Exercise aim
Please write out the data below once more, exactly as it stands.

*** Opening of Exercise inputs ***

--- src/hw/rtl/mlfd_if.sv ---
// ============================================================================
// mlfd_if
// Valid/ready channel interfaces for received bytes and message words.
// ============================================================================
interface mlfd_rx_if;
    import mlfd_pkg::*;

    logic     valid;
    logic     ready;
    rx_word_t data;

    modport source (output valid, output data, input ready);
    modport sink   (input valid, input data, output ready);
endinterface

interface mlfd_msg_if;
    import mlfd_pkg::*;

    logic      valid;
    logic      ready;
    msg_word_t data;

    modport source (output valid, output data, input ready);
    modport sink   (input valid, input data, output ready);
endinterface
===== config.mk =====
export PLATFORM = sky130hd
export DESIGN_NAME = metropolis_lattice_path_update
export DESIGN_NICKNAME = d
export VERILOG_FILES = /design/src/rtl/mlpu_pkg.sv /design/src/rtl/metropolis_lattice_path_update.sv /design/src/rtl/mlpu_ram.sv /design/src/rtl/mlpu_ctrl.sv /design/src/rtl/mlpu_dp.sv
export SDC_FILE = /design/constraint.sdc
export NUM_CORES = 2
export LEC_CHECK = 0
export CORE_MARGIN = 3
export CORE_UTILIZATION = 65
export CTS_BUF_LIST = sky130_fd_sc_hd__clkbuf_4 sky130_fd_sc_hd__clkbuf_8 sky130_fd_sc_hd__clkbuf_16
export DETAILED_ROUTE_END_ITERATION = 16
export DONT_BUFFER_PORTS = 1
export HOLD_SLACK_MARGIN = 0.03
export PLACE_DENSITY = 0.81
export SYNTH_ARGS = -nofsm -noshare
export SYNTH_HDL_FRONTEND = slang
export SYNTH_SLANG_ARGS = --single-unit

===== constraint.sdc =====
create_clock -name clk -period 29.1 [get_ports clk]
set_input_delay 2.91 -clock clk [delete_from_list [all_inputs] [get_ports clk]]
set_output_delay 2.91 -clock clk [all_outputs]
set_load 0.03 [all_outputs]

*** Close of Exercise inputs ***

Response below
--- src/hw/rtl/mlfd_if.sv ---
// ============================================================================
// mlfd_if
// Valid/ready channel interfaces for received bytes and message words.
// ============================================================================
interface mlfd_rx_if;
    import mlfd_pkg::*;

    logic     valid;
    logic     ready;
    rx_word_t data;

    modport source (output valid, output data, input ready);
    modport sink   (input valid, input data, output ready);
endinterface

interface mlfd_msg_if;
    import mlfd_pkg::*;

    logic      valid;
    logic      ready;
    msg_word_t data;

    modport source (output valid, output data, input ready);
    modport sink   (input valid, input data, output ready);
endinterface
===== config.mk =====
export PLATFORM = sky130hd
export DESIGN_NAME = metropolis_lattice_path_update
export DESIGN_NICKNAME = d
export VERILOG_FILES = /design/src/rtl/mlpu_pkg.sv /design/src/rtl/metropolis_lattice_path_update.sv /design/src/rtl/mlpu_ram.sv /design/src/rtl/mlpu_ctrl.sv /design/src/rtl/mlpu_dp.sv
export SDC_FILE = /design/constraint.sdc
export NUM_CORES = 2
export LEC_CHECK = 0
export CORE_MARGIN = 3
export CORE_UTILIZATION = 65
export CTS_BUF_LIST = sky130_fd_sc_hd__clkbuf_4 sky130_fd_sc_hd__clkbuf_8 sky130_fd_sc_hd__clkbuf_16
export DETAILED_ROUTE_END_ITERATION = 16
export DONT_BUFFER_PORTS = 1
export HOLD_SLACK_MARGIN = 0.03
export PLACE_DENSITY = 0.81
export SYNTH_ARGS = -nofsm -noshare
export SYNTH_HDL_FRONTEND = slang
export SYNTH_SLANG_ARGS = --single-unit

===== constraint.sdc =====
create_clock -name clk -period 29.1 [get_ports clk]
set_input_delay 2.91 -clock clk [delete_from_list [all_inputs] [get_ports clk]]
set_output_delay 2.91 -clock clk [all_outputs]
set_load 0.03 [all_outputs]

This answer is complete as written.